Records excerpted from a collection
● ● ● ●

[config.mk]
export PLATFORM = sky130hd
export DESIGN_NAME = ex_stage
export DESIGN_NICKNAME = d
export VERILOG_FILES = /design/src/alu_pkg.sv /design/src/ex_pkg.sv /design/src/arith_unit.sv /design/src/bitwise_unit.sv /design/src/seq_divider.sv /design/src/alu_dispatcher.sv /design/src/ex_stage.sv
export VERILOG_INCLUDE_DIRS = /design/src /design/src/src
export SDC_FILE = /design/constraint.sdc
export NUM_CORES = 2
export LEC_CHECK = 0
export ABC_AREA = 1
export BUFFER_PORTS_ARGS = -buffer_cell sky130_fd_sc_hd__buf_4
export CAP_MARGIN = 5
export CORE_MARGIN = 3
export CORE_UTILIZATION = 40
export DETAILED_ROUTE_END_ITERATION = 10
export GPL_TIMING_DRIVEN = 0
export PLACE_DENSITY = 0.63
export SLEW_MARGIN = 20
export SYNTH_ARGS = -nofsm -noshare
export SYNTH_HDL_FRONTEND = slang
export SYNTH_SLANG_ARGS = --single-unit
[constraint.sdc]
create_clock -name clk -period 9.6 [get_ports clk]
set_clock_uncertainty 0.1 [all_clocks]
set_input_delay 0.96 -clock clk [delete_from_list [all_inputs] [get_ports clk]]
set_output_delay 0.96 -clock clk [all_outputs]
set_load 0.1 [all_outputs]
[src/ex_defines.svh]
// datapath and address widths
// divider iteration count
`ifndef EX_DEFINES_SVH
`define EX_DEFINES_SVH

`define DATA_WIDTH 32
`define ADDR_WIDTH 32

// one quotient bit per iteration
`define DIV_STEPS  `DATA_WIDTH

`endif

[src/alu_pkg.sv]
// ALU opcode enum
// functional unit opcodes and request structs
`include "ex_defines.svh"

package alu_pkg;

    typedef enum logic [4:0] {
        ALU_ADD, ALU_SUB, ALU_SLL, ALU_SLT, ALU_SLTU,
        ALU_XOR, ALU_SRL, ALU_SRA, ALU_OR, ALU_AND,
        ALU_LUI, ALU_AUIPC,
        ALU_JAL, ALU_JALR,
        ALU_BEQ, ALU_BNE, ALU_BLT, ALU_BGE, ALU_BLTU, ALU_BGEU,
        ALU_MUL, ALU_MULH, ALU_MULHSU, ALU_MULHU,
        ALU_DIV, ALU_DIVU, ALU_REM, ALU_REMU,
        ALU_CSR
    } alu_op_e;

    typedef enum logic [1:0] {
        ARITH_ADD, ARITH_SUB, ARITH_LINK
    } arith_op_e;

    typedef enum logic [2:0] {
        BW_AND, BW_OR, BW_XOR, BW_SLL, BW_SRL, BW_SRA
    } bitwise_op_e;

    typedef struct packed {
        logic [`DATA_WIDTH-1:0] a;
        logic [`DATA_WIDTH-1:0] b;
        arith_op_e              op;
        logic [`ADDR_WIDTH-1:0] pc;
        // 16-bit instruction, link is pc+2
        logic                   half_inst;
    } arith_req_t;

    typedef struct packed {
        logic [`DATA_WIDTH-1:0] a;
        logic [4:0]             shamt;
        bitwise_op_e            op;
    } bitwise_req_t;

endpackage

● ● ● ●

▶ _Work task_: Each entry must be output exactly as it was written.

▶ _Exercise result_:
[config.mk]
export PLATFORM = sky130hd
export DESIGN_NAME = ex_stage
export DESIGN_NICKNAME = d
export VERILOG_FILES = /design/src/alu_pkg.sv /design/src/ex_pkg.sv /design/src/arith_unit.sv /design/src/bitwise_unit.sv /design/src/seq_divider.sv /design/src/alu_dispatcher.sv /design/src/ex_stage.sv
export VERILOG_INCLUDE_DIRS = /design/src /design/src/src
export SDC_FILE = /design/constraint.sdc
export NUM_CORES = 2
export LEC_CHECK = 0
export ABC_AREA = 1
export BUFFER_PORTS_ARGS = -buffer_cell sky130_fd_sc_hd__buf_4
export CAP_MARGIN = 5
export CORE_MARGIN = 3
export CORE_UTILIZATION = 40
export DETAILED_ROUTE_END_ITERATION = 10
export GPL_TIMING_DRIVEN = 0
export PLACE_DENSITY = 0.63
export SLEW_MARGIN = 20
export SYNTH_ARGS = -nofsm -noshare
export SYNTH_HDL_FRONTEND = slang
export SYNTH_SLANG_ARGS = --single-unit
[constraint.sdc]
create_clock -name clk -period 9.6 [get_ports clk]
set_clock_uncertainty 0.1 [all_clocks]
set_input_delay 0.96 -clock clk [delete_from_list [all_inputs] [get_ports clk]]
set_output_delay 0.96 -clock clk [all_outputs]
set_load 0.1 [all_outputs]
[src/ex_defines.svh]
// datapath and address widths
// divider iteration count
`ifndef EX_DEFINES_SVH
`define EX_DEFINES_SVH

`define DATA_WIDTH 32
`define ADDR_WIDTH 32

// one quotient bit per iteration
`define DIV_STEPS  `DATA_WIDTH

`endif

[src/alu_pkg.sv]
// ALU opcode enum
// functional unit opcodes and request structs
`include "ex_defines.svh"

package alu_pkg;

    typedef enum logic [4:0] {
        ALU_ADD, ALU_SUB, ALU_SLL, ALU_SLT, ALU_SLTU,
        ALU_XOR, ALU_SRL, ALU_SRA, ALU_OR, ALU_AND,
        ALU_LUI, ALU_AUIPC,
        ALU_JAL, ALU_JALR,
        ALU_BEQ, ALU_BNE, ALU_BLT, ALU_BGE, ALU_BLTU, ALU_BGEU,
        ALU_MUL, ALU_MULH, ALU_MULHSU, ALU_MULHU,
        ALU_DIV, ALU_DIVU, ALU_REM, ALU_REMU,
        ALU_CSR
    } alu_op_e;

    typedef enum logic [1:0] {
        ARITH_ADD, ARITH_SUB, ARITH_LINK
    } arith_op_e;

    typedef enum logic [2:0] {
        BW_AND, BW_OR, BW_XOR, BW_SLL, BW_SRL, BW_SRA
    } bitwise_op_e;

    typedef struct packed {
        logic [`DATA_WIDTH-1:0] a;
        logic [`DATA_WIDTH-1:0] b;
        arith_op_e              op;
        logic [`ADDR_WIDTH-1:0] pc;
        // 16-bit instruction, link is pc+2
        logic                   half_inst;
    } arith_req_t;

    typedef struct packed {
        logic [`DATA_WIDTH-1:0] a;
        logic [4:0]             shamt;
        bitwise_op_e            op;
    } bitwise_req_t;

endpackage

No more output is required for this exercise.